The second article, published on January 19, 1948, was entitled "Virtuoso Starlet: 'Prettiest first violinist' now is a versatile Hollywood actress'". It was accompanied by eleven photographs and reported that Van Dyke had received a film contract with Metro-Goldwyn-Mayer. It added that she had "considerably more to offer Hollywood than her pretty face", noting her talents in singing, playing tennis, and swimming.

On January 10, 2014, Time magazine evaluated Lifes coverage of Van Dyke. Liz Ronk wrote:Van Dyke, as multi-talented as she might have been, only worked in Hollywood for six years, and never in a starring role.
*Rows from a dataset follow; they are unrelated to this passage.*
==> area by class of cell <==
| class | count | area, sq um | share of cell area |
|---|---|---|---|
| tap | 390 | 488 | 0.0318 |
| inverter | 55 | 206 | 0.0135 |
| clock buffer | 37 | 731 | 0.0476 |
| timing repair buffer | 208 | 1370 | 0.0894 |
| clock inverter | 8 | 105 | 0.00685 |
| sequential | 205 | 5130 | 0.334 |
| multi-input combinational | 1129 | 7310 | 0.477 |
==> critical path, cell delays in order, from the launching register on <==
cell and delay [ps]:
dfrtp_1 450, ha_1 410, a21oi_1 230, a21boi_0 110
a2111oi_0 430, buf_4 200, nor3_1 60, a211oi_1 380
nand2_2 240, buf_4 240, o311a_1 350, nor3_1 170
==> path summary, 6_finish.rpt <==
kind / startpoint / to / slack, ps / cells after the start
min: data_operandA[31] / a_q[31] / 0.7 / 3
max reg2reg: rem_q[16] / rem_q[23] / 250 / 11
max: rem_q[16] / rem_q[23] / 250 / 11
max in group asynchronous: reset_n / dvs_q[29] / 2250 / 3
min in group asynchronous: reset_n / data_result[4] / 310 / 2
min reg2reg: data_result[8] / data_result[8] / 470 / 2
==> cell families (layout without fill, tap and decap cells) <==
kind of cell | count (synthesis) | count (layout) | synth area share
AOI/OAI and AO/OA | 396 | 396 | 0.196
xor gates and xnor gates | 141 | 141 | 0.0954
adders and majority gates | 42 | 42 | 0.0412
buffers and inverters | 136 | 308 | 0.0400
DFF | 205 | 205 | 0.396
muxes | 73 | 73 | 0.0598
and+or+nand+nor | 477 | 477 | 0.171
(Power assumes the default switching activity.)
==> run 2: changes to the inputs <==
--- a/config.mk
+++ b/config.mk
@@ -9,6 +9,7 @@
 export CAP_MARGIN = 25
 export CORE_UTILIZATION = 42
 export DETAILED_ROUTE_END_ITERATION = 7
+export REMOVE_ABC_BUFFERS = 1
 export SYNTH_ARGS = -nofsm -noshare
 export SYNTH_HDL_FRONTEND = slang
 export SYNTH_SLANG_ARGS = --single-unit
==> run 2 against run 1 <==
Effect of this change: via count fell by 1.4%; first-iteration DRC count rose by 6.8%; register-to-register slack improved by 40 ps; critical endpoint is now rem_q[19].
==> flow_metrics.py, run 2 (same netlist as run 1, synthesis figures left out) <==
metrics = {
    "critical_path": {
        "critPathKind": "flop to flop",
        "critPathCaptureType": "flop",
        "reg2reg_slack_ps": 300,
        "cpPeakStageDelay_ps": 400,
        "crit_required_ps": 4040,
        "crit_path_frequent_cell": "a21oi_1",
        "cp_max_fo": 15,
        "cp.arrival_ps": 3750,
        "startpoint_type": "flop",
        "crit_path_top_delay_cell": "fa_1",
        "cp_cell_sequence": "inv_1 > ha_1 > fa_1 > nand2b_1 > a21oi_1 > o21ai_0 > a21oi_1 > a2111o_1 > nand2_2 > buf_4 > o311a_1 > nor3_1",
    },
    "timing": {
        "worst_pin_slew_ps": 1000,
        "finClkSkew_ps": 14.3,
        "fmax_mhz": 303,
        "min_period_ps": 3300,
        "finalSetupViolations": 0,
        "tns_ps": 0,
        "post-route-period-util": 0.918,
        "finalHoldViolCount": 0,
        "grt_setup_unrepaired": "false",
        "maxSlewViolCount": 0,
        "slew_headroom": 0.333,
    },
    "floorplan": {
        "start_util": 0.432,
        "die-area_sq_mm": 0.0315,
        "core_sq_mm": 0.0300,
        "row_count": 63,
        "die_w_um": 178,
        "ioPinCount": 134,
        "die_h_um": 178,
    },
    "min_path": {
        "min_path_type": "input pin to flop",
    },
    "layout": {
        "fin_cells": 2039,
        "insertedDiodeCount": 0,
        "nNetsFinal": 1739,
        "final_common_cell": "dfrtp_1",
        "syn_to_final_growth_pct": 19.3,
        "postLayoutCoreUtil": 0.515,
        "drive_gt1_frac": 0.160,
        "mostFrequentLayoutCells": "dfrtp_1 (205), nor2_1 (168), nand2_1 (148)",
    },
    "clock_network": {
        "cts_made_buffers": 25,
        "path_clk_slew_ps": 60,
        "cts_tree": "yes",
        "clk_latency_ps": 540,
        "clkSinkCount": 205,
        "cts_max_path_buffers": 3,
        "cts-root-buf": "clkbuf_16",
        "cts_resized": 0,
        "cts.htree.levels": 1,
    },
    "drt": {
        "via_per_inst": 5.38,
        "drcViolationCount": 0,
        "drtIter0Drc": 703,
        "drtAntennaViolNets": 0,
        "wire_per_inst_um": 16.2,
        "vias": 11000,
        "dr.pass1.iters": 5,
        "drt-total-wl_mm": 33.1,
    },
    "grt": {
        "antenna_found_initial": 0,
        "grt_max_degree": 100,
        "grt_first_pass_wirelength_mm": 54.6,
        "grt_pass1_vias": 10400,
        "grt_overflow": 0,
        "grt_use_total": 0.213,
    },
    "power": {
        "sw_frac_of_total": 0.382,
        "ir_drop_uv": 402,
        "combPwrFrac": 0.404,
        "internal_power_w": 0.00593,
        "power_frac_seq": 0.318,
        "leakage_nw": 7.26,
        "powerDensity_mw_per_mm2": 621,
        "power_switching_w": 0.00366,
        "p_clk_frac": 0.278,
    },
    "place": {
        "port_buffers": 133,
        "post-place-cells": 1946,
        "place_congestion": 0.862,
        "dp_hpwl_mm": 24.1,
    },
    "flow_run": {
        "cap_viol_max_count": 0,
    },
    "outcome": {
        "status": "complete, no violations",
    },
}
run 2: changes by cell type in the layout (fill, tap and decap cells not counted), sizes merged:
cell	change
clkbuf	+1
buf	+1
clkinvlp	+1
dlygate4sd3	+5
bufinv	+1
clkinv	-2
Still, no one could possibly consider her a failure; after all, countless young actresses yearn to act in the movies, or on television, and never get a chance to step in front of a camera. So while Marcia Van Dyke might not have had the blockbuster onscreen career that her LIFE cover suggested was in store, at least she had her moment -- in fact, she had several moments -- in the sun.

==Later years==
In the 1970s, Van Dyke returned to the violin, playing as a session musician for a variety of artists, including Carole King, Cleo Laine, George Duke, The Gap Band, and Earth, Wind & Fire.

==Personal life==
Van Dyke was married three times. On August 19, 1941, she married David Vaughn Colbert, a United States Marine. In July 1952, she married television game show host Jack Barry, with whom she had two sons, Jeffrey and Jonathan. On November 16, 1962, Van Dyke married John H. Mitchell, an executive with Screen Gems studios.

On November 11, 2002, Van Dyke died at her home in Ashland, Oregon. She was 80 years old.